Would you please copy the part of the material below that opens with the line containing "export LEC_CHECK = 0" and closes with the line containing "set_load 0.01 [all_outputs]"? Copy it exactly, and only it.

• • •

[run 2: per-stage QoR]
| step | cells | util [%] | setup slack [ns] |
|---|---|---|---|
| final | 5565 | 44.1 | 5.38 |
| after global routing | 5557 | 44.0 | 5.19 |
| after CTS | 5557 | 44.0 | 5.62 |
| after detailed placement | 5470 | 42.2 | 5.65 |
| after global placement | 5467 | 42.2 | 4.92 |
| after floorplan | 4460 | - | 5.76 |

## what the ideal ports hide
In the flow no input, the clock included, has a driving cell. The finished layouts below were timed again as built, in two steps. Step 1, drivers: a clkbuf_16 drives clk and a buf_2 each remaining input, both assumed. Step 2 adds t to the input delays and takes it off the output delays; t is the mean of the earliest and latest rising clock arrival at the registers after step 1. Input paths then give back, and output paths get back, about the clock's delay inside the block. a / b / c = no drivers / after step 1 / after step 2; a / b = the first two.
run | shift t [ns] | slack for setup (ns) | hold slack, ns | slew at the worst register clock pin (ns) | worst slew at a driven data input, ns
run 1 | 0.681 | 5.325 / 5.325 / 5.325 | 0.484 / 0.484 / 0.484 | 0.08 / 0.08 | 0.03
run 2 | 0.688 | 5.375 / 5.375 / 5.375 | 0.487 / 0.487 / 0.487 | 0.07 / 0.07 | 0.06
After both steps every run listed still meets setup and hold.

• • •

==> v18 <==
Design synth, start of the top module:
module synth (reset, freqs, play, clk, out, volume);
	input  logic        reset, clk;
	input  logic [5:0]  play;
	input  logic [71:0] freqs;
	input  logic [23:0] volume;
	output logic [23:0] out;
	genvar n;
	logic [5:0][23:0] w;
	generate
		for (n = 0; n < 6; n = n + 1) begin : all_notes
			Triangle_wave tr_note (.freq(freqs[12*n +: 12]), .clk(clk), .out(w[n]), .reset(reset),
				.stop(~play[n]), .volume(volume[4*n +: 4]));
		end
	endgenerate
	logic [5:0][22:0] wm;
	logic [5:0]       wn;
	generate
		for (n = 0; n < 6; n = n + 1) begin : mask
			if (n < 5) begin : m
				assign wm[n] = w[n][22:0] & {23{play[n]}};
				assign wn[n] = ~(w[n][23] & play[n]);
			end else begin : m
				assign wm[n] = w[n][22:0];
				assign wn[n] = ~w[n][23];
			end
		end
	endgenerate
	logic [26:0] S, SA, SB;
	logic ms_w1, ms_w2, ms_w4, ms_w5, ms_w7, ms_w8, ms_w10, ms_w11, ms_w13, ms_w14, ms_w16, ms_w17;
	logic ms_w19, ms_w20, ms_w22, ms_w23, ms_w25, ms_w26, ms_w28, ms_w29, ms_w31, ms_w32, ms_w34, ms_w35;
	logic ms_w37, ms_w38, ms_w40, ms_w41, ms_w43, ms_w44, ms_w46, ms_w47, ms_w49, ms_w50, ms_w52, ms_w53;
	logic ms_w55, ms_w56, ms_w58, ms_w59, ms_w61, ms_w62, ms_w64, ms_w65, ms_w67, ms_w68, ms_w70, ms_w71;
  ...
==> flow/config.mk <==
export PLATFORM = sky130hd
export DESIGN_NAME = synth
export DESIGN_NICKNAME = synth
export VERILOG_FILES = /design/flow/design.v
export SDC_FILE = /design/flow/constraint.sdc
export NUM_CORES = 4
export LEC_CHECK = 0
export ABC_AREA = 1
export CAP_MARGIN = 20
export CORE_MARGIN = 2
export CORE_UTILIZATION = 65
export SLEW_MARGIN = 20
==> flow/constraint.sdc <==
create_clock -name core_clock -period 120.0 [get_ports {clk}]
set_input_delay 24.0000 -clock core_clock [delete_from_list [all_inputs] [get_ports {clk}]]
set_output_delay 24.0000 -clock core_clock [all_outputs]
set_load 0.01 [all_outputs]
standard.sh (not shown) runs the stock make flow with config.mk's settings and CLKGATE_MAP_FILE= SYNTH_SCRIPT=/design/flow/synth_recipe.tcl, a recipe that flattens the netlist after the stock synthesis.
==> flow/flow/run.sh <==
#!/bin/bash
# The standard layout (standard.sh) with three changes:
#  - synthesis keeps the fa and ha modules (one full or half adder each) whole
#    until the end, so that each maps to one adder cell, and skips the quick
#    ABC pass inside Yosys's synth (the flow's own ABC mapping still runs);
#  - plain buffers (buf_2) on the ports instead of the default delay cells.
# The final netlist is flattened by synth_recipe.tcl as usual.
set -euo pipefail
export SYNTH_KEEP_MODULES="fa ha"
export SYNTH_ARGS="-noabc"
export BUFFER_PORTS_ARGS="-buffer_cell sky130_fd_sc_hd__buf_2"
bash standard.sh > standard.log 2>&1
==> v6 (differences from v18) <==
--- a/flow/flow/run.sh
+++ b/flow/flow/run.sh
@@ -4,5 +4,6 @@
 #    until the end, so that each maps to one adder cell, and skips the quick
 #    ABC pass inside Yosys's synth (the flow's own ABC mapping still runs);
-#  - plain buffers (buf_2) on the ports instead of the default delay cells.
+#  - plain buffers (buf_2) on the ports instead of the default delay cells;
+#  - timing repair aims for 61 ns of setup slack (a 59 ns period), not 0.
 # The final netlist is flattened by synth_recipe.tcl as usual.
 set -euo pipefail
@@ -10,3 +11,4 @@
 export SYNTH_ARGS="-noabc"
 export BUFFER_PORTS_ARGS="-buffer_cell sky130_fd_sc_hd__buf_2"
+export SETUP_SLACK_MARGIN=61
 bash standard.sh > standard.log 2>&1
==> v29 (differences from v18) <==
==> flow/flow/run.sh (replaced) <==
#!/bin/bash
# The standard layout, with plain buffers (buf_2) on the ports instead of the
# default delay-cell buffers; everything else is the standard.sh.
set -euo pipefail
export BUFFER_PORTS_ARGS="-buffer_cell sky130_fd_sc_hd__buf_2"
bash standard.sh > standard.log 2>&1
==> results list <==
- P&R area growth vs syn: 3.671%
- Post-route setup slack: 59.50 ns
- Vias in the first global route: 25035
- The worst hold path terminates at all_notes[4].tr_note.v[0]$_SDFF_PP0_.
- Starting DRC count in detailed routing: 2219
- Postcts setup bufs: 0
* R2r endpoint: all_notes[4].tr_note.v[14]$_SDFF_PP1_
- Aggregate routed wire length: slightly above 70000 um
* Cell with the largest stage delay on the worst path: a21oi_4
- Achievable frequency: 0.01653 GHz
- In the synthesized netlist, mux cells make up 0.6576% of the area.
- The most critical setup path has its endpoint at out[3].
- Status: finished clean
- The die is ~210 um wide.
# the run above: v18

• • •

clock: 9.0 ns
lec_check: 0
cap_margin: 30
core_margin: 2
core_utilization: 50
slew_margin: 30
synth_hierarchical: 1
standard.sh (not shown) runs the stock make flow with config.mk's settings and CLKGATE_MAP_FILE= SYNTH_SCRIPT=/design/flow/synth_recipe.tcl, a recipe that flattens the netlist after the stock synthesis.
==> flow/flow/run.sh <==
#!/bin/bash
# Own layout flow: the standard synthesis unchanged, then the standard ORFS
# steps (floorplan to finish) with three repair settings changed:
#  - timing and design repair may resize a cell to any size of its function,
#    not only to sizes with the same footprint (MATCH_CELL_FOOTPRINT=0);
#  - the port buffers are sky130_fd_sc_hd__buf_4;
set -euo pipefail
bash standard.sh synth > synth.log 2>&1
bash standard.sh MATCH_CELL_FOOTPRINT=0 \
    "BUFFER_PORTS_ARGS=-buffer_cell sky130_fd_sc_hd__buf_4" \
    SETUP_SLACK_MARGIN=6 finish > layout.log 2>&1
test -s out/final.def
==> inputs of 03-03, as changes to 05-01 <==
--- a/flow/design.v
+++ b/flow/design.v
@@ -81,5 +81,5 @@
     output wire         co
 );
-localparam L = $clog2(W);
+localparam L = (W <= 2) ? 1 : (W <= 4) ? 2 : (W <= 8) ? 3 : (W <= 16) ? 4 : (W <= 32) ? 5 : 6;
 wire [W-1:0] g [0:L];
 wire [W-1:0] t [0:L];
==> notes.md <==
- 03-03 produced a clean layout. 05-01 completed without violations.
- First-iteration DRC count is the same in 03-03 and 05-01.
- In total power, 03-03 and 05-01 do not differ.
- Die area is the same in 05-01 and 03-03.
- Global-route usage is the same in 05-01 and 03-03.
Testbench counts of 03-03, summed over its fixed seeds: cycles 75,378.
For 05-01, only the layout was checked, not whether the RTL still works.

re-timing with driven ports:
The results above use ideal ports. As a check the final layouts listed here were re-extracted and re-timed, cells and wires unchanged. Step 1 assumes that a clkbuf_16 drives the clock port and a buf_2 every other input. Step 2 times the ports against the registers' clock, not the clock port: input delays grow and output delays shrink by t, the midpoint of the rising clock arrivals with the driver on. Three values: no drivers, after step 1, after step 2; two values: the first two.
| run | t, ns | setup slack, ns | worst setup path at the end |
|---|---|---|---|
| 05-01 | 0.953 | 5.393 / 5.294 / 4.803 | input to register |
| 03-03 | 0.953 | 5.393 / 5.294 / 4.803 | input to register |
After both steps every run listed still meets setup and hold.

• • •

*Response area*
export LEC_CHECK = 0
export ABC_AREA = 1
export CAP_MARGIN = 20
export CORE_MARGIN = 2
export CORE_UTILIZATION = 65
export SLEW_MARGIN = 20
==> flow/constraint.sdc <==
create_clock -name core_clock -period 120.0 [get_ports {clk}]
set_input_delay 24.0000 -clock core_clock [delete_from_list [all_inputs] [get_ports {clk}]]
set_output_delay 24.0000 -clock core_clock [all_outputs]
set_load 0.01 [all_outputs]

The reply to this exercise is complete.